Reading

These notes and Unit 6 sections 6 and 7.

Quiz questions

3CNF-SAT

A propositional (boolean) formula $F$ is in Conjunctive Normal Form if it has the following form: $ F = C_1 \wedge C_2 \wedge \cdots \wedge C_n $ where each $C_i$ is what's called a clause.

A clause is of the form $ C_i = l_1 \vee l_2 \vee \cdots \vee c_k $ where each $l_j$ is what's called a literal.

A literal is simply a boolean variable, or its negation - i.e. $x_i$ or $\neg x_i$. Finially, a "3CNF" formula is a formula in CNF, with the added restriction that each clause has at most three literals.

So, for example the following is a 3CNF formula: $ (a \vee \neg b \vee \neg c) \wedge (\neg a \vee b \vee c) \wedge (\neg a \vee \neg c) $

Of course, the 3CNF-SAT problem is simply this: given a formula in 3CNF, is there an assignment of values to the formula's variables for which the formula evaluates to true?
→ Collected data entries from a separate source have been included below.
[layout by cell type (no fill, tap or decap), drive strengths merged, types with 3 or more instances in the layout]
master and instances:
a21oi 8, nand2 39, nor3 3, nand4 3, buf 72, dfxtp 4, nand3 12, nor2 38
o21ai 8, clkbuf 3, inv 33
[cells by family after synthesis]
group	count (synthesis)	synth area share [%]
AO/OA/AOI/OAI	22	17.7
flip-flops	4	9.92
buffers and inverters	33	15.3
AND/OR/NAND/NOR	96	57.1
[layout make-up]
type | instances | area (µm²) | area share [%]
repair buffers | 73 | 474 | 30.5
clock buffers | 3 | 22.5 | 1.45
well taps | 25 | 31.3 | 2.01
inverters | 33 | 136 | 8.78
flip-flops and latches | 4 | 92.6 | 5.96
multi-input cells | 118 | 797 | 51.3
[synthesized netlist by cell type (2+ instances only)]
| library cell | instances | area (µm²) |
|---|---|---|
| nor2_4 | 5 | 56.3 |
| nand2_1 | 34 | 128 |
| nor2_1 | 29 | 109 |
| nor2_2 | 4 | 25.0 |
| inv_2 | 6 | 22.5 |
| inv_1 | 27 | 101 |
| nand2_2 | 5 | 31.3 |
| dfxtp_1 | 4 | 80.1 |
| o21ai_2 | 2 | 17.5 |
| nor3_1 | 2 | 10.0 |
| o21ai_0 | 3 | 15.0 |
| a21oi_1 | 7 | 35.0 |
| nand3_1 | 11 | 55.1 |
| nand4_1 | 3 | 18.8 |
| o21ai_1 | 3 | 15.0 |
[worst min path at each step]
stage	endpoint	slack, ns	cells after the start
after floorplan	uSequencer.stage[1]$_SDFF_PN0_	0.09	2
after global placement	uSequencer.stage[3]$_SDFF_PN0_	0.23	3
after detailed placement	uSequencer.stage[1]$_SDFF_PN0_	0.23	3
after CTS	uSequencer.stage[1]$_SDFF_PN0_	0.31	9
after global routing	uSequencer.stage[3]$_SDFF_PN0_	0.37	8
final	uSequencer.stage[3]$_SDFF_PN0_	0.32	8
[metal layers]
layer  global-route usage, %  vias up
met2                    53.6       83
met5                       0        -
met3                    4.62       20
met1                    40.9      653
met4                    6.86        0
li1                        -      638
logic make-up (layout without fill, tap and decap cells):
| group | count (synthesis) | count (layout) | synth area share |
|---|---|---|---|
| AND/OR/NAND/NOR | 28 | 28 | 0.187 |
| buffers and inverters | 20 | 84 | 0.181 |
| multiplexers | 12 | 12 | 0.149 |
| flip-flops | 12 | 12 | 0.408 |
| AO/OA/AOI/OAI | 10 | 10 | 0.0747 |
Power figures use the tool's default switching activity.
`src/hw/snd_defs.svh`:
```
// Width macros for the sound board
// Work RAM, program ROM and timer sizes
`ifndef SND_DEFS_SVH
`define SND_DEFS_SVH

// Work RAM address width
// Board jumper on A10 selects 1kB or 2kB, 10 is the common fit
`define SND_RAM_AW 10

// Program ROM address width, 16kB over regions 0 and 1
`define SND_ROM_AW 14

// Free-running timer width
// Top two bits are what the CPU polls
`define SND_CNT_W 11

`endif

```
`src/hw/snd_pkg.sv`:
```
// Shared types for the sound board
// Bus, sample and level typedefs, bus region enum
package snd_pkg;

    typedef logic [15:0]        addr_t;     // Sound CPU address
    typedef logic [7:0]         byte_t;     // CPU data, latch, DAC level
    typedef logic signed [15:0] sample_t;   // Signed audio out
    typedef logic [2:0]         cap_t;      // Filter strength

    // Decoded region of the current bus cycle
    typedef enum logic [2:0] {
        REG_ROM,    // 0000-3FFF
        REG_RAM,    // 4000-5FFF
        REG_LATCH,  // 6000-7FFF, read only
        REG_TIMER,  // 8000-9FFF, read only
        REG_NONE,   // A000 and holes in E000
        REG_CTRL,   // C000-DFFF, address carries the data
        REG_DAC     // E000, write only
    } region_e;

endpackage

```
`src/hw/snd_mixer.sv`:
```
// DAC level register and one-pole low-pass filter
// Mute, sample strobe and peak flag
`timescale 1ns/1ps

module snd_mixer (
    input  logic             clk,
    input  logic             rst,
    input  logic             smp_cen,
    input  logic             dac_we,
    input  snd_pkg::byte_t   dac_din,
    input  snd_pkg::cap_t    cap_en,
    input  logic             mute,
    output snd_pkg::sample_t snd,
    output logic             sample,
    output logic             peak
);

    snd_pkg::byte_t     level;
    snd_pkg::sample_t   target;
    logic signed [16:0] diff;      // Full range of target minus acc
    logic signed [16:0] step;
    logic signed [16:0] acc_nxt;

    // DAC level, midscale is silence
    always_ff @(posedge clk, posedge rst) begin
        if (rst) begin
            level <= 8'h80;
        end else if (dac_we) begin
            level <= dac_din;
        end
    end

    always_comb begin
        // Offset binary to two's complement, scaled to 16 bits
        target  = mute ? '0 : {~level[7], level[6:0], 8'h00};
        diff    = {target[15], target} - {snd[15], snd};
        // Larger cap_en means a bigger capacitor
        step    = diff >>> cap_en;
        acc_nxt = {snd[15], snd} + step;
    end

    always_ff @(posedge clk, posedge rst) begin
        if (rst) begin
            snd    <= '0;
            sample <= 1'b0;
            peak   <= 1'b0;
        end else begin
            sample <= smp_cen;
            if (smp_cen) begin
                snd  <= acc_nxt[15:0];  // Always between acc and target
                peak <= level == 8'h00 || level == 8'hff;
            end else begin
                peak <= 1'b0;
            end
        end
    end

    // Sample strobe follows the rate enable by one clock
    a_sample_cen: assert property (@(posedge clk) disable iff (rst)
        sample |-> $past(smp_cen));

endmodule

```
Formulas in CNF are really nice to work with, because they have such a simple, regular structure. So most logic applications require their input to be in CNF. 3CNF is even more restricted. That restriction is really nice for analysis purposes, as we'll see in the following.

3CNF-SAT is NP-Complete

In the below, we'll give a polynomial time reduction of CIRCUIT-SAT to 3CNF-SAT. First, we observe that we can take a circuit and expand it slightly (i.e. polynomially) to produce an equivalent circuit containing only AND, OR and NOT gates, and in which the AND and OR gates have only two inputs each. We discussed this in class. Now consider the following conversion of gate to 3CNF formula:

With these rules in place, we can convert a circuit to its formula equivalent. Here's what we do:
  1. number the gates $g_1,\ldots,g_k$ where the numbering is a topological sort. Note that this means that the last gate is the output for the whole circuit.
  2. for each gate $g_i$ create a variable $o_i$, so now we have the original variables $x_1,\ldots,x_n$ plus the new $o_i$ variables, one per gate.
  3. for each gate $g_i$ create formula $f_i$ using the above rules
  4. return formula $f_1 \wedge f_2 \wedge \cdots \wedge f_k \wedge o_k$
The original circuit is satisfiable if and only if the formula is satisfiable (the proof is the same as the proof we gave for the conversion to SAT) and the process is clearly polynomial time. The idea behind the translation is that each $f_i$ encodes the assertion that the gate functions properly, for example that an AND-gate really outputs the "and" of its inputs. So the formula specifies that "gate 1 operates correctly, and cate 2 operates correctly, .... and gate $k$ operates correctly, and gate $k$ outputs TRUE".

Example:

So, now that we have a polynomial time reduction from CIRCUIT-SAT to 3CNF-SAT, we've proved the following:

Theorem: 3CNF-SAT is NP-Complete.

The INDEPENDENT-SET Problem

So far, all the problems that we've proven to be NP-Complete are closely-related problems ... all three are really about logic. Now let's consider a very different problem: a graph problem. The INDEPENDENT-SET Problem is this: Given unweighted, undirected graph $G$, and positive integer $k$, is there an independent set in $G$ of size $k$? Note: an independent set is a set of vertices from $G$ that have no edges between them.

INDEPENDENT-SET is NP-Complete

Theorem: INDEPENDENT-SET is NP-Complete.

We prove this by giving a polynomial time reduction of 3CNF-SAT to INDEPENDENT-SET. So, we're given a 3CNF formula. Let $k$ be the number of clauses in the formua. We create a graph that has $k$ "clusters" of vertices, one cluster for each clause. A cluster for clause $C_i = (l_{i,1} \vee l_{i,2} \vee l_{i,3})$ consists of three vertices, each labeled with one of the three literals from the clause. If the clause only has 2 (or 1) literal, the cluster will only have 2 (or 1) vertices. Each vertex in a cluster is connected by an edge to every other vertex in the cluster. Also, a vertex in a given cluster labeled with literal $l$ has an edge to every vertex in the other clusters labeled $\neg l$. The claim is that this graph has an independent set of size $k$ if and only if the original formula is satisfiable.

Example: This example shows the graph derived from a 3CNF formula. The resulting INDEPENDENT-SET problem has $k=3$, since the formula has three clauses. In green, the vertices comprising an independent set of size 3 are circles. Notice that they correspond to a satisfying assignment of values to variables in formula.

NP-Complete Problems Surround Us!

For better or for worse, the world is full of NP-Complete problems. See Wikipedia's list of NP-Complete Problems. This includes problems like HAM-CYCLE, O/1-KNAPSACK, SIMPLE-KNAPSACK, HITTING-SET, PARTITION, and many, many more.